§ **AIM OF THE EXERCISE**: After locating the line that contains "AOI/OAI and AO/OA: 126 / 126" in the records below, write out exactly that line and each line after it through the one that contains "Sequential,0.341,1.67", and nothing else.
RECORDS TO PROCESS below:
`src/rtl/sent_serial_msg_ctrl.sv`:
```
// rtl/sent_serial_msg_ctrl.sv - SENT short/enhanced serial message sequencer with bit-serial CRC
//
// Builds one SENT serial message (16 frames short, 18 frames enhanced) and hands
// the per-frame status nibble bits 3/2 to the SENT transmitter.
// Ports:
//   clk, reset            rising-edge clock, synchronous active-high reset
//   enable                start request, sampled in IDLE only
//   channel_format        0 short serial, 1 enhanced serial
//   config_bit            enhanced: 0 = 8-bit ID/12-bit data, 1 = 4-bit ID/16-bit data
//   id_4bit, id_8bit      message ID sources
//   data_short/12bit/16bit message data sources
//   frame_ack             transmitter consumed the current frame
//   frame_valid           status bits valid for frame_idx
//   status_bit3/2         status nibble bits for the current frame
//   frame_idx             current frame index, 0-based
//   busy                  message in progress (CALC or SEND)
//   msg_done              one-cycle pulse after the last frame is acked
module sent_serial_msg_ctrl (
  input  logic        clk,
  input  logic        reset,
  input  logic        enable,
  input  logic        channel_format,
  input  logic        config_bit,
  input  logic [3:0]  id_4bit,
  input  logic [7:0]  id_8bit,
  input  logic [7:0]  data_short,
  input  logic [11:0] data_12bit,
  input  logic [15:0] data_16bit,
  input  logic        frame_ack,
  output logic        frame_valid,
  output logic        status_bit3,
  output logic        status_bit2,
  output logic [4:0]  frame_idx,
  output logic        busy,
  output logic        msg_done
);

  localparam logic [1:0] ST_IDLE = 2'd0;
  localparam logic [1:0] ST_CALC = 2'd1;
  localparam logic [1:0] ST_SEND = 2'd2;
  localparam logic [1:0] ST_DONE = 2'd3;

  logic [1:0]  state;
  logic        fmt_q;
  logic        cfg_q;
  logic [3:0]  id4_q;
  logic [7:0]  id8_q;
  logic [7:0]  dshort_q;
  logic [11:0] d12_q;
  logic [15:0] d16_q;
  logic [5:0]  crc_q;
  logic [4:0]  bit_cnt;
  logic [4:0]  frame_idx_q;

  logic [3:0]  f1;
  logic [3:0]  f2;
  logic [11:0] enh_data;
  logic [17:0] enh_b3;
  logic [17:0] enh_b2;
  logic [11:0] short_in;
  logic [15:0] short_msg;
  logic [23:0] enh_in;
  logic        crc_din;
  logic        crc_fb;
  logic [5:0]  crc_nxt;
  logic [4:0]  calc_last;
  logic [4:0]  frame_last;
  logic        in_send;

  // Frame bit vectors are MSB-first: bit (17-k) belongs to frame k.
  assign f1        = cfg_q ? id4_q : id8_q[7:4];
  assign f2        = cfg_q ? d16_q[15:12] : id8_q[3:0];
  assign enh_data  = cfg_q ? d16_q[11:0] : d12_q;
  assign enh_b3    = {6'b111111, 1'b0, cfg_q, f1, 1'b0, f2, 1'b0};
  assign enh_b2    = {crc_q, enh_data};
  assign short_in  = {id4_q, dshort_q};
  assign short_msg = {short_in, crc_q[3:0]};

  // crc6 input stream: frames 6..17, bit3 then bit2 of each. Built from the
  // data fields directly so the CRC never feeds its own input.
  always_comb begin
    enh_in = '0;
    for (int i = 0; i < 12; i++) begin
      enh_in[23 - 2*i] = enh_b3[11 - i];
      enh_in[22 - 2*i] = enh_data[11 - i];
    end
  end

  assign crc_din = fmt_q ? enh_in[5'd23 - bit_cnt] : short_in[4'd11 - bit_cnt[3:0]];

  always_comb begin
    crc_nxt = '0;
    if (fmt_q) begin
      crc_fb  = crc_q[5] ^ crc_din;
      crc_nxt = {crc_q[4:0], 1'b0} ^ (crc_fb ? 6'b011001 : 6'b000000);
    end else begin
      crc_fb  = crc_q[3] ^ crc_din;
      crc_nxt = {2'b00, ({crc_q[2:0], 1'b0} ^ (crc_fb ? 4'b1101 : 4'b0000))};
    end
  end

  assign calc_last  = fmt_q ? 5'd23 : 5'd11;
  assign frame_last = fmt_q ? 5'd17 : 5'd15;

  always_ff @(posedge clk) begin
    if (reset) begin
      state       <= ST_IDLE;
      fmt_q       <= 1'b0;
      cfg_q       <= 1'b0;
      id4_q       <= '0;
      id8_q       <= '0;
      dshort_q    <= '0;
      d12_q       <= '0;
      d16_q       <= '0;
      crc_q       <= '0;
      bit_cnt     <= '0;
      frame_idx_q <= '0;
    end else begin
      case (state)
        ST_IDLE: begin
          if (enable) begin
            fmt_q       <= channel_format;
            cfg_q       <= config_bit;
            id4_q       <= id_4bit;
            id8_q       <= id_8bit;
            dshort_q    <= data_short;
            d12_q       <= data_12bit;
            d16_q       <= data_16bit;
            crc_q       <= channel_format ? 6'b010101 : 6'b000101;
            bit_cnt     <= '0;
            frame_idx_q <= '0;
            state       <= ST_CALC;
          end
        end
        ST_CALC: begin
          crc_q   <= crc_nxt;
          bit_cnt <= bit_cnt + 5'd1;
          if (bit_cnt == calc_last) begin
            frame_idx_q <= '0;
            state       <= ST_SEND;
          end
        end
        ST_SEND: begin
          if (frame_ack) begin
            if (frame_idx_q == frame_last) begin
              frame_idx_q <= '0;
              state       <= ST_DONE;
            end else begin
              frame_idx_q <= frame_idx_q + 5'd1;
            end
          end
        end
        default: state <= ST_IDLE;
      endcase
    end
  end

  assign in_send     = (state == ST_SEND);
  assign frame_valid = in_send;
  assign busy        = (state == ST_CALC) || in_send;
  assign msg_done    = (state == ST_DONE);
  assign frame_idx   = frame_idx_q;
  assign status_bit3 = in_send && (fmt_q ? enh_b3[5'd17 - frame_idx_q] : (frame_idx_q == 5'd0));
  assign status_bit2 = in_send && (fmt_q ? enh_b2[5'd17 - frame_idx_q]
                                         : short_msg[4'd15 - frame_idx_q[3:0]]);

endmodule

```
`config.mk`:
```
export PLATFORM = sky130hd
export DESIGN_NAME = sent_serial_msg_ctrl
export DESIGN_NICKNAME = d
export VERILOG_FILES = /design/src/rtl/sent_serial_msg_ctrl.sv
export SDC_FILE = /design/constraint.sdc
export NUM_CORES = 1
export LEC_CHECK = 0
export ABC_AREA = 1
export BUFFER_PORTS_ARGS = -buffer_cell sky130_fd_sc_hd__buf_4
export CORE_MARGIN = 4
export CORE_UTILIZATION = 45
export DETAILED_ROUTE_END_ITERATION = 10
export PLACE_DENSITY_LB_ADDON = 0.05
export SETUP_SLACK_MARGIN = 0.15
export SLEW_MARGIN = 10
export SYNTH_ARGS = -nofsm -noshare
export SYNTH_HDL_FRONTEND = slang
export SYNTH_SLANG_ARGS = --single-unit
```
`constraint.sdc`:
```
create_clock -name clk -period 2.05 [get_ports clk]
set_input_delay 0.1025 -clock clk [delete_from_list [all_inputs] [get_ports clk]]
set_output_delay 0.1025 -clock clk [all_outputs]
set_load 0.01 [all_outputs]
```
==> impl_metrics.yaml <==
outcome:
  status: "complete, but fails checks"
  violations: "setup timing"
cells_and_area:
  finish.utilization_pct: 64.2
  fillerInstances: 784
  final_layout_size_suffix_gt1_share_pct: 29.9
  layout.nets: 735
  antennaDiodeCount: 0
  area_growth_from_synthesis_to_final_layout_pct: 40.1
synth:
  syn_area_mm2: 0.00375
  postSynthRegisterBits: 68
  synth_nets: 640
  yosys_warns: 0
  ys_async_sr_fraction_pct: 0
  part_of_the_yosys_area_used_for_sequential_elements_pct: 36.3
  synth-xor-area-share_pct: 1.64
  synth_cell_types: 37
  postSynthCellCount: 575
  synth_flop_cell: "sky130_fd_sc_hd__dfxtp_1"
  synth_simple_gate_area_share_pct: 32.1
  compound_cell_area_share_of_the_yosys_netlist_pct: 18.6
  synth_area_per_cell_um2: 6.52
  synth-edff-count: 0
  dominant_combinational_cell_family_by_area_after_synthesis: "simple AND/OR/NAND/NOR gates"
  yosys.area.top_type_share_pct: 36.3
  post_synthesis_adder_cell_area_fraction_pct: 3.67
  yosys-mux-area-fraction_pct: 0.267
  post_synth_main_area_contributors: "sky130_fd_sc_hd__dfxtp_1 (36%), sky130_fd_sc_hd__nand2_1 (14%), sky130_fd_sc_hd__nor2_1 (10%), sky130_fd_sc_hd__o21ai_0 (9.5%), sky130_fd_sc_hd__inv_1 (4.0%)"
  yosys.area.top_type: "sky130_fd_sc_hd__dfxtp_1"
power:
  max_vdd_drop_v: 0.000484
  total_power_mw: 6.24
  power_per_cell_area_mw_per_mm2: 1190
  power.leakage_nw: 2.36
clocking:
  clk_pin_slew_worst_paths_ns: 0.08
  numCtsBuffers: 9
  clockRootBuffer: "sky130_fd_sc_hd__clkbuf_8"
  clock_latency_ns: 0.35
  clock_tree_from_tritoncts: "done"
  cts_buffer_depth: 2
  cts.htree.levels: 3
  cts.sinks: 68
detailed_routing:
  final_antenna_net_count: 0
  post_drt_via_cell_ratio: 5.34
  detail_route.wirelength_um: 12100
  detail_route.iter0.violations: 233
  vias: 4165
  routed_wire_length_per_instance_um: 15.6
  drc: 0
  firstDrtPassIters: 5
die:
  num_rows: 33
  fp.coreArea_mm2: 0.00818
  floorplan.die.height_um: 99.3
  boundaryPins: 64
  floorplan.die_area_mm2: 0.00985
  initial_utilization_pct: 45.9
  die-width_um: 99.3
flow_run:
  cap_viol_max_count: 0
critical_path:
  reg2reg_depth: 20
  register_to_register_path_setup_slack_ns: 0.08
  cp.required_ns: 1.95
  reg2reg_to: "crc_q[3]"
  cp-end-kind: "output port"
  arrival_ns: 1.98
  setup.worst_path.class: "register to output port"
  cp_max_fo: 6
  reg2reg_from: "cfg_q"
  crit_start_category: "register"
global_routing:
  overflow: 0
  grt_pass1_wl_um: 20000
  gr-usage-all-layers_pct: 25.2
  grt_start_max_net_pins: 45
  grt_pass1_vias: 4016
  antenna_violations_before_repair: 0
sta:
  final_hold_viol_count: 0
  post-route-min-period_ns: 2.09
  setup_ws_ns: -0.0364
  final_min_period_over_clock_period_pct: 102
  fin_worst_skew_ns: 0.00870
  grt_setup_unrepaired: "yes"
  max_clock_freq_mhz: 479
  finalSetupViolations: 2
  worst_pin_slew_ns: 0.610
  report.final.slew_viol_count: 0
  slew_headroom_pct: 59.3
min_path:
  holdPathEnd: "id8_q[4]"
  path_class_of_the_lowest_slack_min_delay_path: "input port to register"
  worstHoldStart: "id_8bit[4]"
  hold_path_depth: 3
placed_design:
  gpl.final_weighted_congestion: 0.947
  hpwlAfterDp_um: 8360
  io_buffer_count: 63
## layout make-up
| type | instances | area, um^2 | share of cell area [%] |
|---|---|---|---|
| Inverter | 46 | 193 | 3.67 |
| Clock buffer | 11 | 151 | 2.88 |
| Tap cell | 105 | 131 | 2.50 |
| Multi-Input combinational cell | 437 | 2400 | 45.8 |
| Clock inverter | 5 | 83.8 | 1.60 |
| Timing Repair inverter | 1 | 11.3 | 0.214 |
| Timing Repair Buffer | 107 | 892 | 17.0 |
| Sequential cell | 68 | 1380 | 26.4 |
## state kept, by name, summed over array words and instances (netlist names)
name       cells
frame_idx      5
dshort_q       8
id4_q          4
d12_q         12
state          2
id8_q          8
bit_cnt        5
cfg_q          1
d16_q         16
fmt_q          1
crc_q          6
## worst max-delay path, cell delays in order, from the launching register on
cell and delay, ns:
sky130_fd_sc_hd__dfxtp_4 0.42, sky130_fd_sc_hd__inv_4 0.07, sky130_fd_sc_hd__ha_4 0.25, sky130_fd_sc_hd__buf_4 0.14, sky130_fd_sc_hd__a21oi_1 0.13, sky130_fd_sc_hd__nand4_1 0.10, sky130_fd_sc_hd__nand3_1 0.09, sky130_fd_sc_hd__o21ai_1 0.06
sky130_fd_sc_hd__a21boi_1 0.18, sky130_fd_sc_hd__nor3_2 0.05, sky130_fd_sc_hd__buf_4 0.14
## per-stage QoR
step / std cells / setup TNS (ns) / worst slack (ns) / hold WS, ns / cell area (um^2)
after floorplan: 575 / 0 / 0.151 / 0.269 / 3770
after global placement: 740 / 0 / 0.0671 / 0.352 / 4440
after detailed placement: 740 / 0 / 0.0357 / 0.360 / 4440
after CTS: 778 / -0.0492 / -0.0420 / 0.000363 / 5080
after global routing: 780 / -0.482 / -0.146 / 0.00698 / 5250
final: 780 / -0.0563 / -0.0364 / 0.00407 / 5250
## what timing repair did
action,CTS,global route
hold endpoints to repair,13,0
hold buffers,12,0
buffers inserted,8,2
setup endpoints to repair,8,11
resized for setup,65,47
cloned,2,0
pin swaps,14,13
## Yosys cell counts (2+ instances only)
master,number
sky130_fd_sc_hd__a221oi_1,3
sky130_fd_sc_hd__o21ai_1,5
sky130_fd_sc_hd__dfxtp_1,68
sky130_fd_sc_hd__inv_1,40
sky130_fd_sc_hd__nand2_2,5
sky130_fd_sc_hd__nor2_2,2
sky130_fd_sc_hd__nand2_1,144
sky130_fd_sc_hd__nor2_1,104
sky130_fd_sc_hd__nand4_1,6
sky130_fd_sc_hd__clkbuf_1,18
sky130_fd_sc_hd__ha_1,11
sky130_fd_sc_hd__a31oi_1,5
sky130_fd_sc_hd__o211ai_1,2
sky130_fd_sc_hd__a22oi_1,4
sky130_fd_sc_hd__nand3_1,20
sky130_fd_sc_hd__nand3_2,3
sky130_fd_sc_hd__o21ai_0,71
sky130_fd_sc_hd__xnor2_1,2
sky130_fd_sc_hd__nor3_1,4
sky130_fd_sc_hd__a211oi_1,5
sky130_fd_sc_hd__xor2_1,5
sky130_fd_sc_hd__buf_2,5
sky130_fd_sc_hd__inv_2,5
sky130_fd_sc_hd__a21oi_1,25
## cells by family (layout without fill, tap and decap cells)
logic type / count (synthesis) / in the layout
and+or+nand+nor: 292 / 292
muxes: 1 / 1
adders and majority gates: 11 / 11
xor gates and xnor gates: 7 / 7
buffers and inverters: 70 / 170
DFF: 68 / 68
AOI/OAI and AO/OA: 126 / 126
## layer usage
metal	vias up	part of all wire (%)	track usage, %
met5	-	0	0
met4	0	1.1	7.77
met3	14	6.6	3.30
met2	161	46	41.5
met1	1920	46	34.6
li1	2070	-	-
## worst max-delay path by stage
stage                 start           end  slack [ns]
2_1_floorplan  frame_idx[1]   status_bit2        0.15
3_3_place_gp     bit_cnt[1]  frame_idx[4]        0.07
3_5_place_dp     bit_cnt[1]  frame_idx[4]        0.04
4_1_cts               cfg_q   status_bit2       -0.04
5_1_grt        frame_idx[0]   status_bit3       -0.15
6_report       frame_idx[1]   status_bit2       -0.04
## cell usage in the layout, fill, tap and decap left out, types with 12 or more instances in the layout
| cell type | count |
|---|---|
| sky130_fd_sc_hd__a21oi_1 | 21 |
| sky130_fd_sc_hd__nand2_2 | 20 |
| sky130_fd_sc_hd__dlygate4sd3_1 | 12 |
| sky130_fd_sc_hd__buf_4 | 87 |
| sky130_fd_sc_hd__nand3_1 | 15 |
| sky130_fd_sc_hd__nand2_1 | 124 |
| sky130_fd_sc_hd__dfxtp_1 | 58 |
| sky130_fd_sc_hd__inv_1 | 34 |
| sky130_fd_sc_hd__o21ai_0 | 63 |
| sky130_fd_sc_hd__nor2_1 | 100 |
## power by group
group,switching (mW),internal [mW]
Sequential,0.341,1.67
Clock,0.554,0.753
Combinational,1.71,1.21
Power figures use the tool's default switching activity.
End of RECORDS TO PROCESS.
§ **WRITTEN RESPONSE**:
AOI/OAI and AO/OA: 126 / 126
## layer usage
metal	vias up	part of all wire (%)	track usage, %
met5	-	0	0
met4	0	1.1	7.77
met3	14	6.6	3.30
met2	161	46	41.5
met1	1920	46	34.6
li1	2070	-	-
## worst max-delay path by stage
stage                 start           end  slack [ns]
2_1_floorplan  frame_idx[1]   status_bit2        0.15
3_3_place_gp     bit_cnt[1]  frame_idx[4]        0.07
3_5_place_dp     bit_cnt[1]  frame_idx[4]        0.04
4_1_cts               cfg_q   status_bit2       -0.04
5_1_grt        frame_idx[0]   status_bit3       -0.15
6_report       frame_idx[1]   status_bit2       -0.04
## cell usage in the layout, fill, tap and decap left out, types with 12 or more instances in the layout
| cell type | count |
|---|---|
| sky130_fd_sc_hd__a21oi_1 | 21 |
| sky130_fd_sc_hd__nand2_2 | 20 |
| sky130_fd_sc_hd__dlygate4sd3_1 | 12 |
| sky130_fd_sc_hd__buf_4 | 87 |
| sky130_fd_sc_hd__nand3_1 | 15 |
| sky130_fd_sc_hd__nand2_1 | 124 |
| sky130_fd_sc_hd__dfxtp_1 | 58 |
| sky130_fd_sc_hd__inv_1 | 34 |
| sky130_fd_sc_hd__o21ai_0 | 63 |
| sky130_fd_sc_hd__nor2_1 | 100 |
## power by group
group,switching (mW),internal [mW]
Sequential,0.341,1.67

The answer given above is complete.